Saved data entries ▸
Start of Block
`config.mk`:
```
export PLATFORM = sky130hd
export DESIGN_NAME = utf8_stream_decoder
export DESIGN_NICKNAME = d
export VERILOG_FILES = /design/src/rtl/u8sd_pkg.sv /design/src/rtl/u8sd_decode.sv /design/src/rtl/u8sd_outq.sv /design/src/rtl/utf8_stream_decoder.sv
export SDC_FILE = /design/constraint.sdc
export NUM_CORES = 1
export LEC_CHECK = 0
export BUFFER_PORTS_ARGS = -buffer_cell sky130_fd_sc_hd__buf_2
export CORE_MARGIN = 2
export CORE_UTILIZATION = 67
export DETAILED_ROUTE_END_ITERATION = 8
export GPL_ROUTABILITY_DRIVEN = 0
export PLACE_DENSITY_LB_ADDON = 0.08
export SETUP_SLACK_MARGIN = 0.05
export SYNTH_ARGS = -nofsm -noshare
export SYNTH_HDL_FRONTEND = slang
export SYNTH_SLANG_ARGS = --single-unit
```
`constraint.sdc`:
```
create_clock -name clk -period 17.45 [get_ports clk]
set_input_delay 0.8725 -clock clk [delete_from_list [all_inputs] [get_ports clk]]
set_output_delay 0.8725 -clock clk [all_outputs]
set_load 0.005 [all_outputs]
```
`src/rtl/u8sd_pkg.sv`:
```
// ----------------------------------------------------------------------------
// u8sd_pkg
// Shared types and constants for the UTF-8 stream decoder.
// ----------------------------------------------------------------------------
`timescale 1ns / 1ps

package u8sd_pkg;

  // Byte classification masks and patterns.
  localparam logic [7:0] ASCII_LIMIT  = 8'h80;
  localparam logic [7:0] CONT_MASK    = 8'hC0;
  localparam logic [7:0] CONT_PAT     = 8'h80;
  localparam logic [7:0] LEAD2_MASK   = 8'hE0;
  localparam logic [7:0] LEAD2_PAT    = 8'hC0;
  localparam logic [7:0] LEAD3_MASK   = 8'hF0;
  localparam logic [7:0] LEAD3_PAT    = 8'hE0;
  localparam logic [7:0] LEAD2_BITS   = 8'h1F;
  localparam logic [7:0] LEAD3_BITS   = 8'h0F;
  localparam logic [7:0] CONT_BITS    = 8'h3F;

  // Most results one input byte can cause.
  localparam int unsigned MAX_RES = 3;

  // Number of held bytes.
  localparam logic [1:0] HELD_NONE = 2'd0;
  localparam logic [1:0] HELD_LEAD = 2'd1;
  localparam logic [1:0] HELD_TWO  = 2'd2;

  // Source byte counts of a result.
  localparam logic [1:0] NB_ONE   = 2'd1;
  localparam logic [1:0] NB_TWO   = 2'd2;
  localparam logic [1:0] NB_THREE = 2'd3;

  // Partial sequence held between bytes.
  typedef struct packed {
    logic [7:0] held_lead;
    logic [7:0] held_cont;
    logic [1:0] held_count;
  } u8sd_state_t;

  // One result word.
  typedef struct packed {
    logic        last_of_run;
    logic [1:0]  bytes_consumed;
    logic [15:0] code_point;
  } u8sd_res_t;

  // Everything the decoder hands to the output queue for one byte.
  typedef struct packed {
    logic [1:0] res_count;
    u8sd_res_t  res2;
    u8sd_res_t  res1;
    u8sd_res_t  res0;
  } u8sd_dec_t;

endpackage

```
`src/rtl/u8sd_decode.sv`:
```
// ----------------------------------------------------------------------------
// u8sd_decode
// Combinational decode of one byte against the held partial sequence:
// produces up to three result words and the next held state.
// ----------------------------------------------------------------------------
`timescale 1ns / 1ps

module u8sd_decode
  import u8sd_pkg::*;
(
  input  u8sd_state_t state_cur,
  input  logic [7:0]  data_byte,
  input  logic        end_of_text,
  output u8sd_state_t state_nxt,
  output u8sd_dec_t   dec
);

  u8sd_res_t  res [MAX_RES];
  logic [1:0] n;
  logic [1:0] last_idx;
  logic       do_fresh;
  logic       is_cont;
  logic       is_lead;
  u8sd_state_t st;

  assign is_cont = (data_byte & CONT_MASK) == CONT_PAT;
  assign is_lead = ((data_byte & LEAD2_MASK) == LEAD2_PAT) ||
                   ((data_byte & LEAD3_MASK) == LEAD3_PAT);

  // Results are appended in order; the count never passes three.
  always_comb begin
    for (int i = 0; i < MAX_RES; i++) begin
      res[i] = '0;
    end
    n        = 2'd0;
    do_fresh = 1'b0;
    st       = state_cur;

    if (st.held_count == HELD_NONE) begin
      do_fresh = 1'b1;
    end else if (is_cont) begin
      if (st.held_count == HELD_LEAD && (st.held_lead & LEAD2_MASK) == LEAD2_PAT) begin
        // Two-byte sequence completes.
        res[n].code_point     = {5'd0, st.held_lead[4:0], data_byte[5:0]};
        res[n].bytes_consumed = NB_TWO;
        n  = n + 2'd1;
        st = '0;
      end else if (st.held_count == HELD_LEAD) begin
        st.held_cont  = data_byte;
        st.held_count = HELD_TWO;
      end else begin
        // Three-byte sequence completes.
        res[n].code_point     = {st.held_lead[3:0], st.held_cont[5:0], data_byte[5:0]};
        res[n].bytes_consumed = NB_THREE;
        n  = n + 2'd1;
        st = '0;
      end
    end else begin
      // Missing continuation: release held bytes singly, then start over.
      res[n].code_point     = {8'd0, st.held_lead};
      res[n].bytes_consumed = NB_ONE;
      n = n + 2'd1;
      if (st.held_count >= HELD_TWO) begin
        res[n].code_point     = {8'd0, st.held_cont};
        res[n].bytes_consumed = NB_ONE;
        n = n + 2'd1;
      end
      st       = '0;
      do_fresh = 1'b1;
    end

    // Fresh byte with nothing held.
    if (do_fresh) begin
      if (data_byte < ASCII_LIMIT || !is_lead) begin
        res[n].code_point     = {8'd0, data_byte};
        res[n].bytes_consumed = NB_ONE;
        n = n + 2'd1;
      end else begin
        st.held_lead  = data_byte;
        st.held_cont  = 8'd0;
        st.held_count = HELD_LEAD;
      end
    end

    // End of text flushes whatever is still held.
    if (end_of_text) begin
      if (st.held_count >= HELD_LEAD && n < 2'd3) begin
        res[n].code_point     = {8'd0, st.held_lead};
        res[n].bytes_consumed = NB_ONE;
        n = n + 2'd1;
      end
      if (st.held_count >= HELD_TWO && n < 2'd3) begin
        res[n].code_point     = {8'd0, st.held_cont};
        res[n].bytes_consumed = NB_ONE;
        n = n + 2'd1;
      end
      st = '0;
    end

    // Mark the final result of this byte.
    last_idx = n - 2'd1;
    if (n != 2'd0) begin
      res[last_idx].last_of_run = 1'b1;
    end
  end

  assign state_nxt     = st;
  assign dec.res_count = n;
  assign dec.res0      = res[0];
  assign dec.res1      = res[1];
  assign dec.res2      = res[2];

endmodule

```
`src/rtl/u8sd_outq.sv`:
```
// ----------------------------------------------------------------------------
// u8sd_outq
// Four-word result queue that takes up to three words in one cycle and
// drives the result stream one word at a time.
// ----------------------------------------------------------------------------
`timescale 1ns / 1ps

module u8sd_outq
  import u8sd_pkg::*;
(
  input  logic       clk,
  input  logic       rst_n,
  input  logic       push,
  input  u8sd_dec_t  dec,
  output logic       room,
  output logic       out_valid,
  input  logic       out_ready,
  output u8sd_res_t  out_word
);

  localparam int unsigned DEPTH = 4;

  u8sd_res_t  q_r [DEPTH];
  logic [1:0] wr_ptr_r, wr_ptr_nxt;
  logic [1:0] rd_ptr_r, rd_ptr_nxt;
  logic [2:0] count_r, count_nxt;
  logic       pop;
  logic [3:0] fill_after;
  u8sd_res_t  wr_word [MAX_RES];

  assign wr_word[0] = dec.res0;
  assign wr_word[1] = dec.res1;
  assign wr_word[2] = dec.res2;

  assign out_valid = count_r != 3'd0;
  assign out_word  = q_r[rd_ptr_r];
  assign pop       = out_valid && out_ready;

  // Room when this cycle's words fit after any pop.
  assign fill_after = {1'b0, count_r} - {3'd0, pop} + {2'd0, dec.res_count};
  assign room       = fill_after <= 4'(DEPTH);

  always_comb begin
    wr_ptr_nxt = wr_ptr_r;
    rd_ptr_nxt = rd_ptr_r;
    count_nxt  = count_r;
    if (push) begin
      wr_ptr_nxt = wr_ptr_r + dec.res_count;
      count_nxt  = count_nxt + {1'b0, dec.res_count};
    end
    if (pop) begin
      rd_ptr_nxt = rd_ptr_r + 2'd1;
      count_nxt  = count_nxt - 3'd1;
    end
  end

  // Pointers and fill count.
  always_ff @(posedge clk) begin
    if (!rst_n) begin
      wr_ptr_r <= '0;
      rd_ptr_r <= '0;
      count_r  <= '0;
    end else begin
      wr_ptr_r <= wr_ptr_nxt;
      rd_ptr_r <= rd_ptr_nxt;
      count_r  <= count_nxt;
    end
  end

  // Word storage.
  always_ff @(posedge clk) begin
    if (push) begin
      for (int i = 0; i < MAX_RES; i++) begin
        if (2'(i) < dec.res_count) begin
          q_r[wr_ptr_r + 2'(i)] <= wr_word[i];
        end
      end
    end
  end

`ifndef ASSERT_OFF
  a_count_max: assert property (@(posedge clk) disable iff (!rst_n)
    count_r <= 3'(DEPTH))
    else $error("result queue overfilled");
  a_ptr_fill: assert property (@(posedge clk) disable iff (!rst_n)
    (wr_ptr_r - rd_ptr_r) == count_r[1:0])
    else $error("queue pointers disagree with fill count");
  a_push_room: assert property (@(posedge clk) disable iff (!rst_n)
    push |-> room)
    else $error("push without room");
`endif

endmodule

```
`src/rtl/utf8_stream_decoder.sv`:
```
// ----------------------------------------------------------------------------
// utf8_stream_decoder
// UTF-8 byte stream to code point stream, sequences of up to three bytes.
// ----------------------------------------------------------------------------
// Usage:
//   The input stream carries one text byte per word in in_tdata; in_tlast
//   marks the last byte of a string and flushes any partial sequence.
//   The result stream carries one code point per word, with the number of
//   source bytes it stands for; out_tlast marks the final word caused by
//   a given input byte. Bytes that complete no code point give no word.
//   A byte taken lands in the input register and is decoded there; once
//   the queue has room, its words join the queue that drives the output.
//   Throughput: one byte per cycle, set by the combinational decode between
//   the input register and a four-word result queue. Malformed input can
//   give up to three words for one byte; those drain one per cycle while
//   the receiver is ready, and the input holds off only while the queue
//   lacks room for a decoded byte. When the receiver stalls, the queue fills
//   and in_tready drops; nothing is lost. Reset empties the input register
//   and the queue and clears the held partial sequence.
// ----------------------------------------------------------------------------
`timescale 1ns / 1ps

module utf8_stream_decoder
  import u8sd_pkg::*;
(
  input  logic        clk,
  input  logic        rst_n,
  input  logic        in_tvalid,
  output logic        in_tready,
  input  logic [7:0]  in_tdata,   // [7:0] data_byte
  input  logic        in_tlast,   // end_of_text
  output logic        out_tvalid,
  input  logic        out_tready,
  output logic [23:0] out_tdata,  // [15:0] code_point, [17:16] bytes_consumed, zero fill
  output logic        out_tlast   // last_of_run
);

  logic        s_valid_r, s_valid_nxt;
  logic [7:0]  s_byte_r;
  logic        s_eot_r;
  u8sd_state_t state_r, state_nxt;
  u8sd_dec_t   dec;
  logic        room;
  logic        fire;
  u8sd_res_t   out_word;

  u8sd_decode u_decode (
    .state_cur   (state_r),
    .data_byte   (s_byte_r),
    .end_of_text (s_eot_r),
    .state_nxt   (state_nxt),
    .dec         (dec)
  );

  u8sd_outq u_outq (
    .clk       (clk),
    .rst_n     (rst_n),
    .push      (fire),
    .dec       (dec),
    .room      (room),
    .out_valid (out_tvalid),
    .out_ready (out_tready),
    .out_word  (out_word)
  );

  // Decode the registered byte once its results fit in the queue.
  assign fire        = s_valid_r && room;
  assign in_tready   = !s_valid_r || fire;
  assign s_valid_nxt = (in_tvalid && in_tready) || (s_valid_r && !fire);

  // Input register and held sequence state.
  always_ff @(posedge clk) begin
    if (!rst_n) begin
      s_valid_r <= 1'b0;
      state_r   <= '0;
    end else begin
      s_valid_r <= s_valid_nxt;
      if (fire) begin
        state_r <= state_nxt;
      end
    end
  end

  always_ff @(posedge clk) begin
    if (in_tvalid && in_tready) begin
      s_byte_r <= in_tdata;
      s_eot_r  <= in_tlast;
    end
  end

  // Result stream packing.
  assign out_tdata = {6'd0, out_word.bytes_consumed, out_word.code_point};
  assign out_tlast = out_word.last_of_run;

`ifndef ASSERT_OFF
  a_held_count: assert property (@(posedge clk) disable iff (!rst_n)
    state_r.held_count != NB_THREE)
    else $error("held count out of range");
  a_cont_clear: assert property (@(posedge clk) disable iff (!rst_n)
    (state_r.held_count != HELD_TWO) |-> (state_r.held_cont == 8'd0))
    else $error("stale held continuation byte");
  a_lead_clear: assert property (@(posedge clk) disable iff (!rst_n)
    (state_r.held_count == HELD_NONE) |-> (state_r.held_lead == 8'd0))
    else $error("stale held lead byte");
  a_state_hold: assert property (@(posedge clk) disable iff (!rst_n)
    !fire |=> $stable(state_r))
    else $error("held state changed without a decode");
`endif

endmodule

```
==> results of run 1 <==
==> final timing paths <==
kind | cells after the start | endpoint | slack (ns)
max reg2reg | 23 | u_outq.q_r[3][0] | 8.81
min reg2reg | 1 | state_r[8] | 0.49
max | 23 | u_outq.q_r[3][0] | 8.81
min | 1 | state_r[8] | 0.49
==> flip-flops by register name (all words and copies together) (netlist names), named ones only <==
name and cells:
s_byte_r 8, s_eot_r 1, s_valid_r 1, state_r 18
u_outq.count_r 3, u_outq.q_r 76, u_outq.rd_ptr_r 2, u_outq.wr_ptr_r 2
==> stage by stage <==
step	std cells	utilization	total power, W
floorplan	674	-	0.0007051
detailed placement	801	0.6995	0.0008263
CTS	833	0.7540	0.001178
global placement	801	0.6995	0.0008081
finish	833	0.7540	0.001185
global route	833	0.7540	0.001239
==> placed cells by master, fill, tap and decap left out, types with 4 or more instances in the layout <==
master,instances
dfxtp_1,28
nand2b_1,4
nand2_1,28
o21ai_0,22
a31o_2,4
a21oi_1,47
a211oi_1,6
buf_2,33
clkinv_2,5
conb_1,6
mux2i_1,57
a22oi_1,11
mux2_1,12
a22o_1,6
buf_4,6
a221o_1,6
or3_1,6
clkbuf_16,16
nor3_1,13
edfxtp_1,85
nor2_1,22
inv_1,25
nor2b_1,24
and3_1,36
a31oi_1,9
and2_1,4
nand3_1,14
mux2_2,19
a21o_1,7
ha_1,20
xnor2_1,7
mux4_2,19
==> per-layer routing <==
metal  up-vias  share of wire  global-route usage
met5         -              0                   0
met4         0          0.043              0.1493
met3       118           0.10             0.09026
met2       378           0.47              0.5186
met1      2755           0.39              0.4470
li1       2582              -                   -
==> power by group <==
group / internal [W] / switching (W) / total (W) / leakage [nW]
Clock: 0.000224 / 0.000124 / 0.000348 / 0.287
Combinational: 0.000182 / 0.000264 / 0.000445 / 1.78
Sequential: 0.000351 / 0.0000417 / 0.000392 / 1.04
Total: 0.000756 / 0.000430 / 0.00119 / 3.11
==> cell type report <==
cell class	instances	share of cell area
Inverter	27	0.01245
Sequential cell	113	0.3825
Multi-Input combinational cell	482	0.4854
Timing Repair Buffer	39	0.02583
Tap cell	140	0.02153
Clock buffer	21	0.05520
Clock inverter	11	0.01707
==> logic make-up (layout without fill, tap and decap cells) <==
| group | count (synthesis) | after routing | synth area share |
|---|---|---|---|
| AND/OR/NAND/NOR | 178 | 178 | 0.1438 |
| AO/OA/AOI/OAI | 160 | 160 | 0.1521 |
| flip-flops | 113 | 113 | 0.4208 |
| multiplexers | 107 | 107 | 0.1822 |
| buffers and inverters | 79 | 98 | 0.05040 |
| adder cells (fa/ha/maj) | 24 | 24 | 0.04195 |
| XOR/XNOR | 7 | 7 | 0.008288 |
| other | 1 | 6 | 0.0005070 |
==> worst register-to-register path, stage by stage, from the launching register on <==
cell	delay (ns)
dfxtp_1	1.07
inv_1	0.24
o211ai_1	0.22
nand2_1	0.18
ha_1	0.31
o21ai_1	0.09
a21oi_4	0.31
ha_1	0.31
inv_1	0.16
nand2_4	0.14
nand2_1	0.07
o21a_1	0.16
ha_1	0.27
and3_1	0.20
o32ai_4	0.54
nor2_1	0.22
ha_1	0.36
fa_1	0.55
inv_1	0.04
o21ai_0	0.28
nand3_2	0.77
nor4b_4	1.12
nand2_2	0.41
mux2_2	0.38
==> results summary, run 1 <==
The required time of the critical path is 17.74 ns. The count of pins over their slew limit came out at 0. After layout, the worst setup slack is 8.810 ns.

The synthesized design contains 113 register bits. The number of flops mapped to enable cells by yosys is 85. The HPWL after detailed placement is 13090 µm. The critical-path maximum fanout came out at 41.

The I/O pin count is 40. The via count of the first global-routing pass is 5484. The proportion of synthesized flip-flops having asynchronous set or reset is 0.

The data arrival time at the worst-slack endpoint came out at 8.93 ns. Once placement finished, the instance area stood at 7550 µm². The kind of launch point of the worst setup path is a register. The total wire length after detailed routing came out at 19280 µm. The most common cell type on the critical path is ha_1. The cell at the root of the clock tree is clkbuf_8. Measured along the y axis, the die boundary spans 109.1 µm. The sequential cell area fraction in the yosys report came out at 0.4208.

The biggest area contributor in the post-synthesis netlist is edfxtp_1. For this configuration, the core starts out at a cell density of 0.6854. The number of distinct library cell variants in the gate-level netlist after synthesis is 84.

The number of buffer and inverter stages on the critical path came out at 3. The kind of cell with the highest combined delay on the critical path is simple AND/OR/NAND/NOR gates. The floorplan has 38 rows. After clock tree synthesis, the setup repair step added 0 buffers. Clock-pin slew was measured on the worst setup and hold paths at 0.06 ns. The worst hold slack is 0.4914 ns. In this run the tightest slew margin relative to its limit is 0.1867. Counting the fill cells in the layout gives 691. The startpoint identified for the worst register-to-register timing path is state_r[1]. The number of nets still failing antenna checks after routing came out at 0. In this run the worst hold path is classified as register to register. The CTS H-tree depth came out at 4. Among all cell types in the netlist, the one instantiated most often is edfxtp_1. The maximum vdd drop came out at 0.0001805 V. The setup total negative slack came out at 0 ns.

The count of cells resized by post-cts repair is 0. The count of endpoints failing hold in the final timing report was 0. On the worst path, the slowest cell contributes a delay of 1.10 ns. TritonCTS built the clock tree. The maximum operating frequency is 115.7 MHz. By count the netlist is led by edfxtp_1 (85), mux2i_1 (57), a21oi_1 (47). The mean cell area of the mapped netlist is 11.06 µm². The detailed-routing iteration count for the pre-antenna-repair pass is 7.

The number of antenna violations at the first check in global routing is 0. The critical path is of the register to register type. Synthesis produced a netlist whose cell count is 669. The core region is 10790 µm². OpenSTA, run right after detailed placement, puts the worst setup slack at 9.112 ns. The run finished with clean final reports.

The later pin in the worst-skew pair is clocked with a latency of 0.54 ns. The horizontal die dimension came out at 109.1 µm. The area share of the largest cell type after synthesis came out at 0.3451.

The launch point of the critical path is state_r[1]. The total die area came out at 11900 µm². Sorting the synthesized cells by area gives the leading types as edfxtp_1 (35%), mux2i_1 (7.7%), dfxtp_1 (7.6%).

The number of synthesis warnings came out at 0. The critical hold path startpoint is state_r[8]. Dividing the detail-routed via count by the number of cells gives 7.002. The synthesized area is 7397 µm². Among all flip-flop cells after synthesis, the most frequent one is edfxtp_1. The reported leakage power is 3.115 nW. Setup violations remaining at the end of the flow were counted as 0. Max-cap violations in this run came to 0. The first global-routing pass estimated 30020 µm of wire. The endpoint type of the worst setup path is a register.

The maximum buffer depth of the clock tree came out at 2. The synthesis-to-finish area growth is 10.01%. Setup repair after global routing left no endpoint under its margin. The total number of vias is 5833. The cell area after layout came out at 8138 µm². Traced cell by cell, the critical path runs through inv_1 -> o211ai_1 -> nand2_1 -> ha_1 -> o21ai_1 -> a21oi_4 -> ha_1 -> inv_1 -> nand2_4 -> nand2_1 -> o21a_1 -> ha_1 -> and3_1 -> o32ai_4 -> nor2_1 -> ha_1 -> fa_1 -> inv_1 -> o21ai_0 -> nand3_2 -> nor4b_4 -> nand2_2 -> mux2_2.

The final routed wire length divided by cell count came out at 23.14 µm. The remaining global-route overflow is 0. The share of layout cells above drive strength 1 came out at 0.1934.

The number of hold buffers added after CTS came out at 0. The number of DRC markers after the initial detailed-route iteration came out at 702. The worst path in the final design needs a cycle of 8.640 ns, including I/O delays and setup. The cell area power density is 145.7 nW/µm². Counting every sink on the clock net gives 113. The number of input and output port buffers inserted is 33.

The antenna diode count is 0. Summing all multi-input logic gate instances after layout gives 3950 µm². TritonCTS created 17 clock buffers. For this run, design rule violations remaining after detail routing come to 0. Entering global routing, the biggest net connects 42 pins. For the pin with the worst max-slew slack, the measured transition is 1.219 ns. The worst clock skew on the final layout came out at 0.006813 ns. The library cell contributing the largest single delay on the critical path is nor4b_4.

The final clock period utilization by the worst path came out at 0.4951. The area occupied by registers is 3113 µm². Across every metal layer, demand over resource in global routing totals 0.3367. For this run, the post-layout net count is 715.
No activity file was read; power rests on OpenSTA's default activity.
End of Block
WHAT IS EXPECTED ▸
Every line holding the string "master" should be copied here, so please find those lines in the data.

RESPONSE TO THE TASK ▸
==> placed cells by master, fill, tap and decap left out, types with 4 or more instances in the layout <==
master,instances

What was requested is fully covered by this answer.